> **ACTIVITY**: Below is a block of entries; repeat exactly the lines starting at the line that contains "-- run 3: final" and ending at the line that contains "Multi-Input combinational cell", both included.

> **Stored dataset items**:

::::

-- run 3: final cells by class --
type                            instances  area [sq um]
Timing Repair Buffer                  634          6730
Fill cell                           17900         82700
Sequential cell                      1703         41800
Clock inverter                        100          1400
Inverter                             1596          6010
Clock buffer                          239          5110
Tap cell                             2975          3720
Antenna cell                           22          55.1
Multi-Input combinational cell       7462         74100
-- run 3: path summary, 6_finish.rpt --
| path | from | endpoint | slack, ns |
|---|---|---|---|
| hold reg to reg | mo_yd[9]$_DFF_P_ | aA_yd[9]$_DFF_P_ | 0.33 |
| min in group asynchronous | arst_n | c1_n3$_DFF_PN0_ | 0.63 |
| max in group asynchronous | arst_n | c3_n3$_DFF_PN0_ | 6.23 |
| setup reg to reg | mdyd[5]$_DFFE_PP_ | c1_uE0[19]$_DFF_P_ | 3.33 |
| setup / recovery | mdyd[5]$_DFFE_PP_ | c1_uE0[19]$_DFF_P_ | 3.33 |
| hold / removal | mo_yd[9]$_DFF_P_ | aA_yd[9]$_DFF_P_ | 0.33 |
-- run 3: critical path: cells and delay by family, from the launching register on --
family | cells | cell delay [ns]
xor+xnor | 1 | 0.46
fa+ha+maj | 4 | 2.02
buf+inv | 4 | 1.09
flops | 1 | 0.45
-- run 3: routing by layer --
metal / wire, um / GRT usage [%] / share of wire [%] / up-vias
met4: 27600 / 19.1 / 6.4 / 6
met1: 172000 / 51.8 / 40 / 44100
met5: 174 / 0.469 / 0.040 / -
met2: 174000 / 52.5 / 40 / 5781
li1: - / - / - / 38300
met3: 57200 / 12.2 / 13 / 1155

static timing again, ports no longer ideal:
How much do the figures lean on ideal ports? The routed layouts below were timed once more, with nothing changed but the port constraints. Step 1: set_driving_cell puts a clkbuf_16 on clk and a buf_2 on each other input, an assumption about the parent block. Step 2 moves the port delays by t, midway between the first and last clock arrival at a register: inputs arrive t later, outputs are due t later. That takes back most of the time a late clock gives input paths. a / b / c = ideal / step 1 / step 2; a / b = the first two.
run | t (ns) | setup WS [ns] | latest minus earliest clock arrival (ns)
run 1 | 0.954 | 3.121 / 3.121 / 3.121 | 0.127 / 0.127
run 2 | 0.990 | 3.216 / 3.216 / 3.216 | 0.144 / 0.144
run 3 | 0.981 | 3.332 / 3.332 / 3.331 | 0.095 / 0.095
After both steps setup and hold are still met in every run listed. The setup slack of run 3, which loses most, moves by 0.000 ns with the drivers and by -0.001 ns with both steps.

::::

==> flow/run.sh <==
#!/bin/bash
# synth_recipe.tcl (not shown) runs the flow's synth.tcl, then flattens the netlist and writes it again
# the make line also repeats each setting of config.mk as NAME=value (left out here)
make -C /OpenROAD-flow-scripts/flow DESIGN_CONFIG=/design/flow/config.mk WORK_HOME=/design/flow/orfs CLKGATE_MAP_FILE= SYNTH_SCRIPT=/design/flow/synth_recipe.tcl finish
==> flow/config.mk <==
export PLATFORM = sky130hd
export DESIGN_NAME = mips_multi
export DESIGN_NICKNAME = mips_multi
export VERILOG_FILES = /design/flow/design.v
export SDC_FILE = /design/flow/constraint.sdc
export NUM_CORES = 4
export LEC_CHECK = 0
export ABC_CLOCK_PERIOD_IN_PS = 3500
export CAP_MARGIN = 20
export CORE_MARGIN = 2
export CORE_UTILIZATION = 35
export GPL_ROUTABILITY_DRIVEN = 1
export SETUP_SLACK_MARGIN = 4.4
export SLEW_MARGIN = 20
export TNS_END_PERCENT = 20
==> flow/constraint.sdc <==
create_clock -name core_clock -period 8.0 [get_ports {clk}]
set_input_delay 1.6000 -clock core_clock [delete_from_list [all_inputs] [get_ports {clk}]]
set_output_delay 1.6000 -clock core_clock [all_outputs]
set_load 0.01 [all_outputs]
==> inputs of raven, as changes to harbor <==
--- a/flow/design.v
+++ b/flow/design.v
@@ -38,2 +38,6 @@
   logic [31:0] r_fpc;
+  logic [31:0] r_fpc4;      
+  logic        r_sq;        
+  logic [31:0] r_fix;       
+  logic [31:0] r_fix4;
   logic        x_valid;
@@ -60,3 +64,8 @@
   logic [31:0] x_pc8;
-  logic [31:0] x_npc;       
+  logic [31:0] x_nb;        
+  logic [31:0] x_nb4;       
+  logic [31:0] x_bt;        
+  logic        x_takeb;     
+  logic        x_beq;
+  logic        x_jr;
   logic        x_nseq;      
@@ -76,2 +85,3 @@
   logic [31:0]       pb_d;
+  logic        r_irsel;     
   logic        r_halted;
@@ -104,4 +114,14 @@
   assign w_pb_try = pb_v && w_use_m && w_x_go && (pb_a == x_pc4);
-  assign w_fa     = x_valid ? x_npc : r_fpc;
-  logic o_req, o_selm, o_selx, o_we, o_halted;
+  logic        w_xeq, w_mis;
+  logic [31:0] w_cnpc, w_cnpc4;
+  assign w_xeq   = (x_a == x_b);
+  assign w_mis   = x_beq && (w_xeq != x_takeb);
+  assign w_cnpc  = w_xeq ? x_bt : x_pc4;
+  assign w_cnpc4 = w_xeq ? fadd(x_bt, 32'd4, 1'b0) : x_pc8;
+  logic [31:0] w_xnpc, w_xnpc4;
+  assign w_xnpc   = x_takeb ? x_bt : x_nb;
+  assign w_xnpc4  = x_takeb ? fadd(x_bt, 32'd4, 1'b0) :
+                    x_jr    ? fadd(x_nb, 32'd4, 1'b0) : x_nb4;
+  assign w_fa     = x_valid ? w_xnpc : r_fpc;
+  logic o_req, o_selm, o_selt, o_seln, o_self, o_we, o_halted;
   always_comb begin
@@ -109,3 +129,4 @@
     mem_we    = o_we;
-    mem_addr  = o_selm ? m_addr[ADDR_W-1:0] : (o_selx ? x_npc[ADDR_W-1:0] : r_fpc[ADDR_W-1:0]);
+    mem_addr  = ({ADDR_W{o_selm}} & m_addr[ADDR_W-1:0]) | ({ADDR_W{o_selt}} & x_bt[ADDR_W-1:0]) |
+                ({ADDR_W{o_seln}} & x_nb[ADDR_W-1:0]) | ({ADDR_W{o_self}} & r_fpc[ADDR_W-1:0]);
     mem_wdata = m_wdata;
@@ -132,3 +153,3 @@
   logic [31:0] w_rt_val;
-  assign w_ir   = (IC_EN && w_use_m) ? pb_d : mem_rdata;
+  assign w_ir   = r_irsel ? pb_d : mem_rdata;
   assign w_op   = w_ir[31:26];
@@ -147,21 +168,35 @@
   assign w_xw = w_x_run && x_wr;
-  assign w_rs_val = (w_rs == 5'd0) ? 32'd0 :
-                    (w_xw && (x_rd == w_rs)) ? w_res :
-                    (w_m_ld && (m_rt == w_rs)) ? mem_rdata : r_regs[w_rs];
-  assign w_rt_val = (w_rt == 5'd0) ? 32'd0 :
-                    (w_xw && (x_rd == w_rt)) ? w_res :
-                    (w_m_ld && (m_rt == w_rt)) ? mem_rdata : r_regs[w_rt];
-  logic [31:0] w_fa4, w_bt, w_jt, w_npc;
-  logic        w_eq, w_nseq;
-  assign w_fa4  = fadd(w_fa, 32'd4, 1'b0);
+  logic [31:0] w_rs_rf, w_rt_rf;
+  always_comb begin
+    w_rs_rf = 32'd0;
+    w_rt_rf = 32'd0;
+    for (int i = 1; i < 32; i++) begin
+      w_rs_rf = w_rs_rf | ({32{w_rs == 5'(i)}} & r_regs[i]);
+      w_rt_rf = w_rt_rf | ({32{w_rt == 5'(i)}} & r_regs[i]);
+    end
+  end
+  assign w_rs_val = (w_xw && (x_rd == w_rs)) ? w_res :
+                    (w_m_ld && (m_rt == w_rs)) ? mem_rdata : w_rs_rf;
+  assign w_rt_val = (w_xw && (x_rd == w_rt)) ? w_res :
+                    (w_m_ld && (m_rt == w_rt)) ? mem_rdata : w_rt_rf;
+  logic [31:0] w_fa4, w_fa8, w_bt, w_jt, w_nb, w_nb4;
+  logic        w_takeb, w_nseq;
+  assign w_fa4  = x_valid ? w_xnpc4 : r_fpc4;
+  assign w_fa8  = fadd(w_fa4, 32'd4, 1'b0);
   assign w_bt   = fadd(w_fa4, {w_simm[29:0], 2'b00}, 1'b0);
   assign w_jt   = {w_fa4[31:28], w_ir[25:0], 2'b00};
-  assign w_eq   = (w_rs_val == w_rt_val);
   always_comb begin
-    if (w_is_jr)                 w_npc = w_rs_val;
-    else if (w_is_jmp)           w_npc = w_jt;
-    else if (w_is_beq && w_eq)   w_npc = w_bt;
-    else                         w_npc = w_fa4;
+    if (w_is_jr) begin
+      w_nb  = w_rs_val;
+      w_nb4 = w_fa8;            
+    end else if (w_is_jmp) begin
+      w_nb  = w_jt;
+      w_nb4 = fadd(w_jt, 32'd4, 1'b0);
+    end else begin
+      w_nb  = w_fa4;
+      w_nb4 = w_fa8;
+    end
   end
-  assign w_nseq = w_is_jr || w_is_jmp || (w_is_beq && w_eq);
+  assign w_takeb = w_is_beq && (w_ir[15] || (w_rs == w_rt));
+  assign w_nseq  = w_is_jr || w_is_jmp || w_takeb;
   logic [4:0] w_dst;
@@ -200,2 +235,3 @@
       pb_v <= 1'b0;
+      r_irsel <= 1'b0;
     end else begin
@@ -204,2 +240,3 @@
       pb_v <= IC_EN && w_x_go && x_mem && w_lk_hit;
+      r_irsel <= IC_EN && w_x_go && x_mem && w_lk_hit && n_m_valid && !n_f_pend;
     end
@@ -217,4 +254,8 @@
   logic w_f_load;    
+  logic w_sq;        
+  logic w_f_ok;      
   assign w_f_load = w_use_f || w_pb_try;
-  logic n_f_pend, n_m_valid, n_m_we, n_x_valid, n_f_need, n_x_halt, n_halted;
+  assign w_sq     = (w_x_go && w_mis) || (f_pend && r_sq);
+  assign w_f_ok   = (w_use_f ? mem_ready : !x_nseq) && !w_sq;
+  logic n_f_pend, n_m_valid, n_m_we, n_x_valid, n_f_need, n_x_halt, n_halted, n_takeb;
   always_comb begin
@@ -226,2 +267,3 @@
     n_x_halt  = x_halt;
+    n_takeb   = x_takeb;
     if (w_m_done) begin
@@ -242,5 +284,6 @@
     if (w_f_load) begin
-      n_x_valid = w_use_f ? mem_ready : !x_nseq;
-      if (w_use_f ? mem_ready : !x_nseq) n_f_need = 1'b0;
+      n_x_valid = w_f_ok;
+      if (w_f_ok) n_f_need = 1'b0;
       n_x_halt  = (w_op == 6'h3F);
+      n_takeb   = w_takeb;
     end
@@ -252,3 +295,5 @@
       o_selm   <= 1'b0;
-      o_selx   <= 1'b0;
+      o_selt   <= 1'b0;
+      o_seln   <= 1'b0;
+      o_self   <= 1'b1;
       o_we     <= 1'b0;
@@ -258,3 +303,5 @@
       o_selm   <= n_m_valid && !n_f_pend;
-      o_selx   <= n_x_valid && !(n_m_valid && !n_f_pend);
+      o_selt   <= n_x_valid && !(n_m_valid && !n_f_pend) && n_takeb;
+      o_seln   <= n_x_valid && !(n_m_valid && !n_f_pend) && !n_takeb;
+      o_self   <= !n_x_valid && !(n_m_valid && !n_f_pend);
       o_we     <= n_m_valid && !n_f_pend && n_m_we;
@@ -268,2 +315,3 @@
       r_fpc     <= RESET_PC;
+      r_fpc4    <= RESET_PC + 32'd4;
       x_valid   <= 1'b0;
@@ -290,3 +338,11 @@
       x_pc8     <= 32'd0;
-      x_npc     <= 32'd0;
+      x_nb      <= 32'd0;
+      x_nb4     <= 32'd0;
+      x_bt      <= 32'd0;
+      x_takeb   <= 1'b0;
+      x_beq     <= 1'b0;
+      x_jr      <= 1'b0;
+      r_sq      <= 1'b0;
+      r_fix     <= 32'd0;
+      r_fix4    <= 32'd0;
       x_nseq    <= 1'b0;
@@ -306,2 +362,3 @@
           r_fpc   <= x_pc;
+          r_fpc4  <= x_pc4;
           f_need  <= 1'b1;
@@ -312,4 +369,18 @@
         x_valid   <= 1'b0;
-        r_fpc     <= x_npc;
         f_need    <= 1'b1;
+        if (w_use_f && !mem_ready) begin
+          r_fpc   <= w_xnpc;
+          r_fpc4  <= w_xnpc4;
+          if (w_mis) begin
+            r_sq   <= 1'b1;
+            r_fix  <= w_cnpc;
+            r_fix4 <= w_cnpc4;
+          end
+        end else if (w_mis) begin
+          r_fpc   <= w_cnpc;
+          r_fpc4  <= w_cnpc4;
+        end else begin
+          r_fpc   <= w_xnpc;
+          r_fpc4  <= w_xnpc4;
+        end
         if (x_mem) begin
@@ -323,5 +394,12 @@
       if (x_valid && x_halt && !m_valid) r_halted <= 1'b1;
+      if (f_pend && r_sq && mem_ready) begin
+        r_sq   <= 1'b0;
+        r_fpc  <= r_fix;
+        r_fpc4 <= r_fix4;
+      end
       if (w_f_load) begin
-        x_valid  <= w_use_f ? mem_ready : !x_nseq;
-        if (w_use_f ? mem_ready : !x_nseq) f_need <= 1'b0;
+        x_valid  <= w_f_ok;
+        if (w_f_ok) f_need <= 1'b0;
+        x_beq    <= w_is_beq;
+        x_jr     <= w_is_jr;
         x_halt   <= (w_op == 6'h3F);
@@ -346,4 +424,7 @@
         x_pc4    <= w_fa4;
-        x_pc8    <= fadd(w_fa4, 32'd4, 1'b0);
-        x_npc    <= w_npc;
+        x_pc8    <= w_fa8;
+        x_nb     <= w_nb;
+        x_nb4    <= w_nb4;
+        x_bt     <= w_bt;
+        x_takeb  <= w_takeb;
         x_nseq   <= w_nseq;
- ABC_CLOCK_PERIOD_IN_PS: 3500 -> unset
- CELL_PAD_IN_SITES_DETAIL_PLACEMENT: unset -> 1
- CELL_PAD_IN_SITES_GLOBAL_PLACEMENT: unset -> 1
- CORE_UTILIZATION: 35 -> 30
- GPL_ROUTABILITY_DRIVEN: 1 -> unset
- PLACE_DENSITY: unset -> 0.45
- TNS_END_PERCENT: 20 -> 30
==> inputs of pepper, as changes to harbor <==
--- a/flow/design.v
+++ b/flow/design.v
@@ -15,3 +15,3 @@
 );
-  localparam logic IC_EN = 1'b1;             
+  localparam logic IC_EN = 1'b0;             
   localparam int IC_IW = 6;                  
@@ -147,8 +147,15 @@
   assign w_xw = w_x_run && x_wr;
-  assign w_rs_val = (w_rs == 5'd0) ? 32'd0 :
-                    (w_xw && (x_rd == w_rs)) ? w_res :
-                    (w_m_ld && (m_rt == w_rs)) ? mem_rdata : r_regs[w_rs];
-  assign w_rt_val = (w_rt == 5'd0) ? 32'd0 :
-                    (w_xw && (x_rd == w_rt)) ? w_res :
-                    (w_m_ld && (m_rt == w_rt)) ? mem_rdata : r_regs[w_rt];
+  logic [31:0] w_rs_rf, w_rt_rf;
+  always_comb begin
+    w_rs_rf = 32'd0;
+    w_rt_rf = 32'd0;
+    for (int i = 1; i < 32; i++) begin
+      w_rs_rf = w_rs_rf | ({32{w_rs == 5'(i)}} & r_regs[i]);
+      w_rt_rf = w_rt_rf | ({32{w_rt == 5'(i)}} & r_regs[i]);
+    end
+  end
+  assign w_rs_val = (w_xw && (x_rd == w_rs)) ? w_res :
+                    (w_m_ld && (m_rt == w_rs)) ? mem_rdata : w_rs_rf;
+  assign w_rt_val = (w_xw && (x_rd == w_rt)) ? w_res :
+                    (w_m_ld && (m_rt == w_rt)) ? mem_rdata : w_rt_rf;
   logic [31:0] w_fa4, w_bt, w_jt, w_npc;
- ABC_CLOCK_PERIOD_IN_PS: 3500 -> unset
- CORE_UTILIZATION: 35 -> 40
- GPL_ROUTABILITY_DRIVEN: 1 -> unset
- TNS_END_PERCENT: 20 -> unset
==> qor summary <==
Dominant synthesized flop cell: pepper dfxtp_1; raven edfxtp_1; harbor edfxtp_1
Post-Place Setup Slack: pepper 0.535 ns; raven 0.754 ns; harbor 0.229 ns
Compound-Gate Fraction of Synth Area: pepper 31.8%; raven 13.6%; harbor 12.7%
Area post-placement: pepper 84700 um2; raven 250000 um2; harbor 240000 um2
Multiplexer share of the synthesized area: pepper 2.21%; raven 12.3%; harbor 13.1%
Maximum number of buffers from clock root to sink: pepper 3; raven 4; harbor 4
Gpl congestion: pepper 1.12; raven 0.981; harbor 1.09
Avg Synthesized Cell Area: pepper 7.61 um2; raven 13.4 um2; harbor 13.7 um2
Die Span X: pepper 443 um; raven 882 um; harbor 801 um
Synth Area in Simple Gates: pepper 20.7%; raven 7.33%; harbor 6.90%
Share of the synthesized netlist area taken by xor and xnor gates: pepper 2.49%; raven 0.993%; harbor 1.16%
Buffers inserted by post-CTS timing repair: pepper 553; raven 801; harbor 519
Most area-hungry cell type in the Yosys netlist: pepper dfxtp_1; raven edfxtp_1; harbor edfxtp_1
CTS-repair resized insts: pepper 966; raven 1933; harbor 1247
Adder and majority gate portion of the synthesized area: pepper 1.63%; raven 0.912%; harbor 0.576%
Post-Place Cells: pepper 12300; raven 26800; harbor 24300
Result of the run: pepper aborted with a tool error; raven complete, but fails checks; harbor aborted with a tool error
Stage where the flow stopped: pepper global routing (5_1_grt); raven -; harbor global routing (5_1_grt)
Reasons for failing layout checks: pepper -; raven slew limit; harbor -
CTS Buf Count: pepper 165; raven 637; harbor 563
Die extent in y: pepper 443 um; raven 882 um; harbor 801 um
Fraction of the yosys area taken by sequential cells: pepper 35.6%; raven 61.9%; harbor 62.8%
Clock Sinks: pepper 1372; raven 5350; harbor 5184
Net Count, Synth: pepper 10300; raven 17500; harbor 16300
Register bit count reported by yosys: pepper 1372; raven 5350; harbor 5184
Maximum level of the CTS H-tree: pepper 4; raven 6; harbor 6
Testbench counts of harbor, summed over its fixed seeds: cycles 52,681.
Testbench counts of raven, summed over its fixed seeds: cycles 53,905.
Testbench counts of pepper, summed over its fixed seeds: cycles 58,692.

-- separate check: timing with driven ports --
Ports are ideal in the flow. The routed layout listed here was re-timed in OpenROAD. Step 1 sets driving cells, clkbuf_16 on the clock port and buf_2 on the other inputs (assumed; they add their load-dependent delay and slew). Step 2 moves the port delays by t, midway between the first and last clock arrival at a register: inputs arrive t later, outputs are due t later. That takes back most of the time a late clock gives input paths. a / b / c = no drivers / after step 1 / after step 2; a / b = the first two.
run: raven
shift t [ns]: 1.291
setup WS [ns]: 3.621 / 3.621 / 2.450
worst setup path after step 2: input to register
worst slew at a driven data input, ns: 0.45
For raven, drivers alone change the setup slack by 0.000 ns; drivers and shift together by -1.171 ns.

::::

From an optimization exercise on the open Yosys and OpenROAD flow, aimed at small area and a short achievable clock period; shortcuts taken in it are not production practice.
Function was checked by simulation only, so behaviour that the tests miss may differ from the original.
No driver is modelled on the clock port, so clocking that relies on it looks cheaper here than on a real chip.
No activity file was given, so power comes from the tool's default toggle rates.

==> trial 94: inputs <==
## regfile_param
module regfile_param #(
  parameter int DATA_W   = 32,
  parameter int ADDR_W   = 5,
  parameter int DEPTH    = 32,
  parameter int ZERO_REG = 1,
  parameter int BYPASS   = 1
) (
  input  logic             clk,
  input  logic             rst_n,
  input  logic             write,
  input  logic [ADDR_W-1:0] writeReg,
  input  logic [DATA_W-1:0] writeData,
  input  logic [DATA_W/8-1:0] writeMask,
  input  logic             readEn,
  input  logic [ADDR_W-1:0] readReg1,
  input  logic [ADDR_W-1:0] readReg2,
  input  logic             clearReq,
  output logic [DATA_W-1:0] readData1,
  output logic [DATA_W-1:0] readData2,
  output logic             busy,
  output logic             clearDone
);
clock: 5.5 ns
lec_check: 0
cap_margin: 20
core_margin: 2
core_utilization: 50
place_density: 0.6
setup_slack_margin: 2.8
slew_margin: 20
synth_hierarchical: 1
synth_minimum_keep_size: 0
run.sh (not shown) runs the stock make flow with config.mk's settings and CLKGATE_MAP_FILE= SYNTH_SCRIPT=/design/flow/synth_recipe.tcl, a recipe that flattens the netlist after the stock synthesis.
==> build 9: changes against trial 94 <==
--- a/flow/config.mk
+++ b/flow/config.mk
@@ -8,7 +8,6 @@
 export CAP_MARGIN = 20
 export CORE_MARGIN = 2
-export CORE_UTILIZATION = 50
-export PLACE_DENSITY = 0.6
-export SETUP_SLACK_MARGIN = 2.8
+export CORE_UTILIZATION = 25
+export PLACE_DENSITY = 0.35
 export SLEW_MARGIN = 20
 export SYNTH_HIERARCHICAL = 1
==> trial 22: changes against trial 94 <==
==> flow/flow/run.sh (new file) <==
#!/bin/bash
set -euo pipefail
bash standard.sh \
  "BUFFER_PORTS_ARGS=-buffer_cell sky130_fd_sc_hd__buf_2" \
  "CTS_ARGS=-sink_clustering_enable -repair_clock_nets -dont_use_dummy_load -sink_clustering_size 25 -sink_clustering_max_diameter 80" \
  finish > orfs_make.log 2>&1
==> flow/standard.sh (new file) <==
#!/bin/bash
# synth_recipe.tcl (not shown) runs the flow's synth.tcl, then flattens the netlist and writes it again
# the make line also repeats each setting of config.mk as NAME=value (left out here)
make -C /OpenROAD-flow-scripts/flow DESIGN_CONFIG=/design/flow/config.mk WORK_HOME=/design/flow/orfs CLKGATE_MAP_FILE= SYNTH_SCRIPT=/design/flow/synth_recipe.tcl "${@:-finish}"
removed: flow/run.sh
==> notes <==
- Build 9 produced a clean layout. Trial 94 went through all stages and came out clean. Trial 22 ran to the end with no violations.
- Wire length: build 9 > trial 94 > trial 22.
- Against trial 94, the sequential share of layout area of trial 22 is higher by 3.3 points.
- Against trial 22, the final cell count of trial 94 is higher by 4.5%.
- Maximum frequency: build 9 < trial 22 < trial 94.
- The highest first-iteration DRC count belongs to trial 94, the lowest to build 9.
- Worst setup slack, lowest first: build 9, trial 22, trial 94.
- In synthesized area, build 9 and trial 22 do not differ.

::::

> **ANSWER BELOW**:
-- run 3: final cells by class --
type                            instances  area [sq um]
Timing Repair Buffer                  634          6730
Fill cell                           17900         82700
Sequential cell                      1703         41800
Clock inverter                        100          1400
Inverter                             1596          6010
Clock buffer                          239          5110
Tap cell                             2975          3720
Antenna cell                           22          55.1
Multi-Input combinational cell       7462         74100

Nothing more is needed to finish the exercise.